§ **Exercise aim**
Only some lines are wanted. Transcribe, exactly, the lines below from the line with "[final cells by class]" up to and including the line with "met5 | 0 | - | 0".

§ **Information provided**
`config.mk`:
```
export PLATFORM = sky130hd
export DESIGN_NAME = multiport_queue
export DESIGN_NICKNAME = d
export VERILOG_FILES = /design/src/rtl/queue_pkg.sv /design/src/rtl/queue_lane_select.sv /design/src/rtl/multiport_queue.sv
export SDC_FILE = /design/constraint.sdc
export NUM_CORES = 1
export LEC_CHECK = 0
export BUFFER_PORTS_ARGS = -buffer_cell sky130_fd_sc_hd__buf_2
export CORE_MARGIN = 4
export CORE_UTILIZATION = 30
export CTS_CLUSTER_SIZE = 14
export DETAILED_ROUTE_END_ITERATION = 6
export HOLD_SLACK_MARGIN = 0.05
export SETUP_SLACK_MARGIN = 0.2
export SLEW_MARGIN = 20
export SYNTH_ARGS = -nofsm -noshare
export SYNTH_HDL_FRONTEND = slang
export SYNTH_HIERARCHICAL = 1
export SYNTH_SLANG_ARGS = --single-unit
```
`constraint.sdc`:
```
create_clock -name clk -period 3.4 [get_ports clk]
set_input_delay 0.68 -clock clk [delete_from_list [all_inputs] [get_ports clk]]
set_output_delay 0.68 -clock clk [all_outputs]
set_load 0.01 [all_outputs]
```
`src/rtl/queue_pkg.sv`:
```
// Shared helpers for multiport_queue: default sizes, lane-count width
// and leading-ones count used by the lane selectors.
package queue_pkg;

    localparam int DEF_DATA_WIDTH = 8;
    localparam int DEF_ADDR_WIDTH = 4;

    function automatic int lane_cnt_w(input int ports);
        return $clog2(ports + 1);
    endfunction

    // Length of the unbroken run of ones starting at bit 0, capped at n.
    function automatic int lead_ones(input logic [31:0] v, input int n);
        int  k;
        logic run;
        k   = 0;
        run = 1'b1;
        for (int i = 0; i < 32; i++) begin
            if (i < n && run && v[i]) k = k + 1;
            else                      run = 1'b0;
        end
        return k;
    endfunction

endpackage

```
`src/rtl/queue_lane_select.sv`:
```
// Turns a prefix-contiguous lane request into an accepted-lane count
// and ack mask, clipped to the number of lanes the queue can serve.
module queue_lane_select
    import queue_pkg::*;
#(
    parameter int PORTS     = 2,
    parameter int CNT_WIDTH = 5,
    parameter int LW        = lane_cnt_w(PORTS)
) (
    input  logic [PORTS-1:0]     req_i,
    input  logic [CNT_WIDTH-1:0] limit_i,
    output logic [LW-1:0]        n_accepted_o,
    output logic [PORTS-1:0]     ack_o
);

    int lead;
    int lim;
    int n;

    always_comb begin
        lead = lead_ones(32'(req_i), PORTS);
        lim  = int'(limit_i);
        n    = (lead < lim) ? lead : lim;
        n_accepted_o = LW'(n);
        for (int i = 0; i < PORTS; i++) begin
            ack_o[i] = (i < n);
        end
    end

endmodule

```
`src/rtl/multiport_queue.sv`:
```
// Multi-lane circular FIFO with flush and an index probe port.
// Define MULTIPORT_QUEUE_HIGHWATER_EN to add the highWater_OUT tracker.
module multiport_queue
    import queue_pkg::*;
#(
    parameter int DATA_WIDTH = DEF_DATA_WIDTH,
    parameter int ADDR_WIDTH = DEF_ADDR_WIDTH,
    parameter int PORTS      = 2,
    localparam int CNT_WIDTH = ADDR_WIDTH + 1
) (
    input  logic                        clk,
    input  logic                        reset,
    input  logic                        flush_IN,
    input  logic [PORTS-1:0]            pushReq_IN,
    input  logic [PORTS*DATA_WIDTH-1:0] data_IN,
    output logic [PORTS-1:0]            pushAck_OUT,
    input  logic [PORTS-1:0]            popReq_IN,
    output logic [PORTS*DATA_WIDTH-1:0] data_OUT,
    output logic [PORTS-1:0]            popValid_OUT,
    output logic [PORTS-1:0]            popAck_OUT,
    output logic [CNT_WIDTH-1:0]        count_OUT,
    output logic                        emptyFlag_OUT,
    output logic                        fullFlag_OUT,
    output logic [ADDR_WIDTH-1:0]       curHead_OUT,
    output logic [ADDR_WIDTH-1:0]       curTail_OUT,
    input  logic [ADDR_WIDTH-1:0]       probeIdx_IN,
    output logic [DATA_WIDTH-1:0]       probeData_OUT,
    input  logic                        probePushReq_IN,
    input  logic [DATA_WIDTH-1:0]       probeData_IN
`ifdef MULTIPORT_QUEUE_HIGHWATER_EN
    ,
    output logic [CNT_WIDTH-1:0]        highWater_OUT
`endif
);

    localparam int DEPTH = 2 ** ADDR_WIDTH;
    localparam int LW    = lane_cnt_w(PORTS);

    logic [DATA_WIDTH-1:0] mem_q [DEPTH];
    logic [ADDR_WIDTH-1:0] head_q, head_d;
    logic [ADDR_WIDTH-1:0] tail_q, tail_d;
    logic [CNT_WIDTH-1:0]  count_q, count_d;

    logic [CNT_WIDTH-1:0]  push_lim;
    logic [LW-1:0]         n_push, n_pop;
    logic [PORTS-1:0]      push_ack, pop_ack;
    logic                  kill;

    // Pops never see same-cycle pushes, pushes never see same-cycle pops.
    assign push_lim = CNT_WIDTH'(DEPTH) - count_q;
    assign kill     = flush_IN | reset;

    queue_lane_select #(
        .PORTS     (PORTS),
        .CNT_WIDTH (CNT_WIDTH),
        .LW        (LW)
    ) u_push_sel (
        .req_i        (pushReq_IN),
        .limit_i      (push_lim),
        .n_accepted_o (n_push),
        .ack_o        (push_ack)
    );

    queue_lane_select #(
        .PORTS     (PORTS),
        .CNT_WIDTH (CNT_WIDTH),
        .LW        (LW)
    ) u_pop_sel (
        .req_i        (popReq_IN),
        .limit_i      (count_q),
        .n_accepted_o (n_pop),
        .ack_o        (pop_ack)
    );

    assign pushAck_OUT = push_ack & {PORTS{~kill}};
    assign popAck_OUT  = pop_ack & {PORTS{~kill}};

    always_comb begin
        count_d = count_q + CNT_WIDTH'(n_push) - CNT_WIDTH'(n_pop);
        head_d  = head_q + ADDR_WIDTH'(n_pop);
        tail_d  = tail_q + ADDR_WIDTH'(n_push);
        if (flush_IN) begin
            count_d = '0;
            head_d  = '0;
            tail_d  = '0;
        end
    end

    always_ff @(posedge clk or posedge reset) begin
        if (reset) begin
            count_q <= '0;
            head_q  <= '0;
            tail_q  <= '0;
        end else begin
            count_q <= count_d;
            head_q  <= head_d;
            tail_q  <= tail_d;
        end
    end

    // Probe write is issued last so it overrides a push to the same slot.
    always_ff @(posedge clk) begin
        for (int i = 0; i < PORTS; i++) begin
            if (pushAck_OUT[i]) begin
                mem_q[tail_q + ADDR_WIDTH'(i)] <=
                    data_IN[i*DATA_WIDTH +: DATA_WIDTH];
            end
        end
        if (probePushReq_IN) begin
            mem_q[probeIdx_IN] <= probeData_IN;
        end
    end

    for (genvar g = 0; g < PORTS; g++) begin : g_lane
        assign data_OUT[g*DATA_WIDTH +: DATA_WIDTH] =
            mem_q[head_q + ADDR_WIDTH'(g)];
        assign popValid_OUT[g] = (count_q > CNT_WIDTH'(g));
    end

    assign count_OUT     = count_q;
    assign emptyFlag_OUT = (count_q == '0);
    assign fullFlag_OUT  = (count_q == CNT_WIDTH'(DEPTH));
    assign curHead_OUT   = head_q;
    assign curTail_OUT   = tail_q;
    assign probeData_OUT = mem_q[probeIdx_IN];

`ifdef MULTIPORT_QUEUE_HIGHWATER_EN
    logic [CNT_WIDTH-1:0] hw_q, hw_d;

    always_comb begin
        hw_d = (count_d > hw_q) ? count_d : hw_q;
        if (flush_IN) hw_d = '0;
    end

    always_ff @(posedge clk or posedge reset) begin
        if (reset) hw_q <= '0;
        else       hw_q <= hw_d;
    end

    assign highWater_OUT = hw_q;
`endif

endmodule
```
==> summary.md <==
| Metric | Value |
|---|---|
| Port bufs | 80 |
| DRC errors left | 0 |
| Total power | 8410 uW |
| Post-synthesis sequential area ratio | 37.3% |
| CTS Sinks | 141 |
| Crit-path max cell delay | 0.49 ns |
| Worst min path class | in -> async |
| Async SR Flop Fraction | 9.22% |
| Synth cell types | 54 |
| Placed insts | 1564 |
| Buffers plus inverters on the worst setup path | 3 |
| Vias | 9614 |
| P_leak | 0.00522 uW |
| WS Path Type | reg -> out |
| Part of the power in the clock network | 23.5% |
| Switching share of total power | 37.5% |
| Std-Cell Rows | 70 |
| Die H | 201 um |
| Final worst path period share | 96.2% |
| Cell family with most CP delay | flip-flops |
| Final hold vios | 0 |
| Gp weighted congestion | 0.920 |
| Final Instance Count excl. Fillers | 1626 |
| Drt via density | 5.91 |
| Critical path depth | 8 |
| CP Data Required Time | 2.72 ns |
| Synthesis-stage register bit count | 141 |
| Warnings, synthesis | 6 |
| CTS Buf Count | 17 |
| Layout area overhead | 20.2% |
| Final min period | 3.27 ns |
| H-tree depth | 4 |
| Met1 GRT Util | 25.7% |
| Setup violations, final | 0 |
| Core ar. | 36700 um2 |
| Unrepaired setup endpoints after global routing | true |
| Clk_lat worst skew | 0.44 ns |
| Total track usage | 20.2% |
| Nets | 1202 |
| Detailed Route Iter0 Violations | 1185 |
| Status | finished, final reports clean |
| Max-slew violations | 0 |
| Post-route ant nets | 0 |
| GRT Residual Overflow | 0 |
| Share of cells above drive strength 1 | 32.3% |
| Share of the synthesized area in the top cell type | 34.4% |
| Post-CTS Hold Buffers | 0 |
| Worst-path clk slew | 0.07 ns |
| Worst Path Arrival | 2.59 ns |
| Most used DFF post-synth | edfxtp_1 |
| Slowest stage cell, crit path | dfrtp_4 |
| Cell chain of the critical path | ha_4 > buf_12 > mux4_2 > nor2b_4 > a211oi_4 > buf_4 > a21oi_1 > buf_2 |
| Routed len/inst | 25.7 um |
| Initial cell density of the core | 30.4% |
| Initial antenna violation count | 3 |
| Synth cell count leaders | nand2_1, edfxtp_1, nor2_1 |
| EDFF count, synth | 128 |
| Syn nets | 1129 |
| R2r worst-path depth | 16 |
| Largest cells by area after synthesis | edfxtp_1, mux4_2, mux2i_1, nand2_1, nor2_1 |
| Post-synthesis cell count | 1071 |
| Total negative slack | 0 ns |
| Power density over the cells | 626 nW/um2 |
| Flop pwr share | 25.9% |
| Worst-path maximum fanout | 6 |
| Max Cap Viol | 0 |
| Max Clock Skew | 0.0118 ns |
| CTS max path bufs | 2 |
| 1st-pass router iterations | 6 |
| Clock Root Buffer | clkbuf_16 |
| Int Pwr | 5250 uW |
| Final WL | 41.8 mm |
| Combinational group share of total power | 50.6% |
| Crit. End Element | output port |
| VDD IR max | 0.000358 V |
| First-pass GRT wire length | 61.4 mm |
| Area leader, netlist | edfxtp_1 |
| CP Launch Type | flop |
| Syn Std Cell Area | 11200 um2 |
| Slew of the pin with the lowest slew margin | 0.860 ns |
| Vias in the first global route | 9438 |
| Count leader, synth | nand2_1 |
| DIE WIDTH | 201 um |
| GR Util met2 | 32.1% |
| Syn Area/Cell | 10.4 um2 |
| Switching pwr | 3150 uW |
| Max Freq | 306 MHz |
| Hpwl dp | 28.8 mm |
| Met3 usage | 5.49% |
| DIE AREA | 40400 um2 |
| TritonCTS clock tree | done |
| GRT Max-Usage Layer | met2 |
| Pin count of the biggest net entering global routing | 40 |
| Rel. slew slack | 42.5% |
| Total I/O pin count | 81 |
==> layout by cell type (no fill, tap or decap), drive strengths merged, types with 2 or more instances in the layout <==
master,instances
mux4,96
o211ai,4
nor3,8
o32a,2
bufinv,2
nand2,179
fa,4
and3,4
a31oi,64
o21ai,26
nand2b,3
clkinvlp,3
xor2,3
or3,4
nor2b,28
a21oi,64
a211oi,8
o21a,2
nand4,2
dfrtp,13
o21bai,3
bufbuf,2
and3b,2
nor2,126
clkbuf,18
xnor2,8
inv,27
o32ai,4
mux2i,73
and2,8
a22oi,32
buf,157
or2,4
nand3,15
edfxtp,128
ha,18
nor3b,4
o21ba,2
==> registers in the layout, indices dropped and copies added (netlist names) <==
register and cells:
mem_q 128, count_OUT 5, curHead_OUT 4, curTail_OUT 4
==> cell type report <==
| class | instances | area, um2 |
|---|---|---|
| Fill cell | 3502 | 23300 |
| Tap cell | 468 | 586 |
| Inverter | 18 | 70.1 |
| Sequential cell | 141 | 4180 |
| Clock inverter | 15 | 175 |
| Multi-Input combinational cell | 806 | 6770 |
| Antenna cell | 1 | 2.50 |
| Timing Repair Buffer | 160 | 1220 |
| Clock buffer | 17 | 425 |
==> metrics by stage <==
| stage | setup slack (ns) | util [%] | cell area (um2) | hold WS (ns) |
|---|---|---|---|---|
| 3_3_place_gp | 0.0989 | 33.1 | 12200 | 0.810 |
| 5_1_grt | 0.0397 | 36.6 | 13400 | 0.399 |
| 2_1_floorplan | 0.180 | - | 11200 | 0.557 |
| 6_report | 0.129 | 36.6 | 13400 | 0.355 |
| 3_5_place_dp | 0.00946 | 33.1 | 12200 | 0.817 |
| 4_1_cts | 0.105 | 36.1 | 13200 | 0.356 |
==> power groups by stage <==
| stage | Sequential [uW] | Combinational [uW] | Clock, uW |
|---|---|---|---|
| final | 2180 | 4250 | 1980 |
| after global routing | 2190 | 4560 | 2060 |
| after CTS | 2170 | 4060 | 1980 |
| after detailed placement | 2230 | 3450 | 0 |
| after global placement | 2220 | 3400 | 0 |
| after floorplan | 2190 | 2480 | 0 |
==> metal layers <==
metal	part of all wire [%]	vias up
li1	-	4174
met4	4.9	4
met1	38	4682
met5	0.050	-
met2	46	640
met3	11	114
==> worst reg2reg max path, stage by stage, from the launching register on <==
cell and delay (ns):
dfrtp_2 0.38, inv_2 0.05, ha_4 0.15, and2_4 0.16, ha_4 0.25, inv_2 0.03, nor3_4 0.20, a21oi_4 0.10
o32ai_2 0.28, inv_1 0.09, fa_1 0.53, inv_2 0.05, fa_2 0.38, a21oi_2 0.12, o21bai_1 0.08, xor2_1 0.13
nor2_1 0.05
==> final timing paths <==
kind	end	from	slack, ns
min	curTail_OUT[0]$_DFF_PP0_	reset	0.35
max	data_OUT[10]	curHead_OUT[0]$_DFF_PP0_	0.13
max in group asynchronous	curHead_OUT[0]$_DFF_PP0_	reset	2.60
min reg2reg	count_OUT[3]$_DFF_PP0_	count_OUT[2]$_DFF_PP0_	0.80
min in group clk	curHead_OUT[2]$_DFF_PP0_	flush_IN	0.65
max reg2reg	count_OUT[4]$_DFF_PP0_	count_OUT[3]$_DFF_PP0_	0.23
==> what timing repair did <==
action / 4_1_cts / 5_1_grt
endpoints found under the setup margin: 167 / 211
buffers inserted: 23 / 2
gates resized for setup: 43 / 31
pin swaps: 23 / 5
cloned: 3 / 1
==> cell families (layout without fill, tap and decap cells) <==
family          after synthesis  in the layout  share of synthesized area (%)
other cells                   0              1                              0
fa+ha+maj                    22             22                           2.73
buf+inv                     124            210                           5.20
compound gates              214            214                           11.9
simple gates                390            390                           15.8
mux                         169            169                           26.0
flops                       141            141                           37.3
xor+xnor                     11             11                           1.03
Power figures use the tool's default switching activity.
...
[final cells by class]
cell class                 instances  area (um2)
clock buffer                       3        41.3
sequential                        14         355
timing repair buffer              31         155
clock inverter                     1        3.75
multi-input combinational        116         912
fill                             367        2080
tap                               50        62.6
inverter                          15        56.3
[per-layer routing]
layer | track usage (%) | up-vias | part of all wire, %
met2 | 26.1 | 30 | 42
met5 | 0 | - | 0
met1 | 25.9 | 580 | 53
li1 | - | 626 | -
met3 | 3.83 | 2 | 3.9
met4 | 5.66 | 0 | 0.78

§ **Completed task**
[final cells by class]
cell class                 instances  area (um2)
clock buffer                       3        41.3
sequential                        14         355
timing repair buffer              31         155
clock inverter                     1        3.75
multi-input combinational        116         912
fill                             367        2080
tap                               50        62.6
inverter                          15        56.3
[per-layer routing]
layer | track usage (%) | up-vias | part of all wire, %
met2 | 26.1 | 30 | 42
met5 | 0 | - | 0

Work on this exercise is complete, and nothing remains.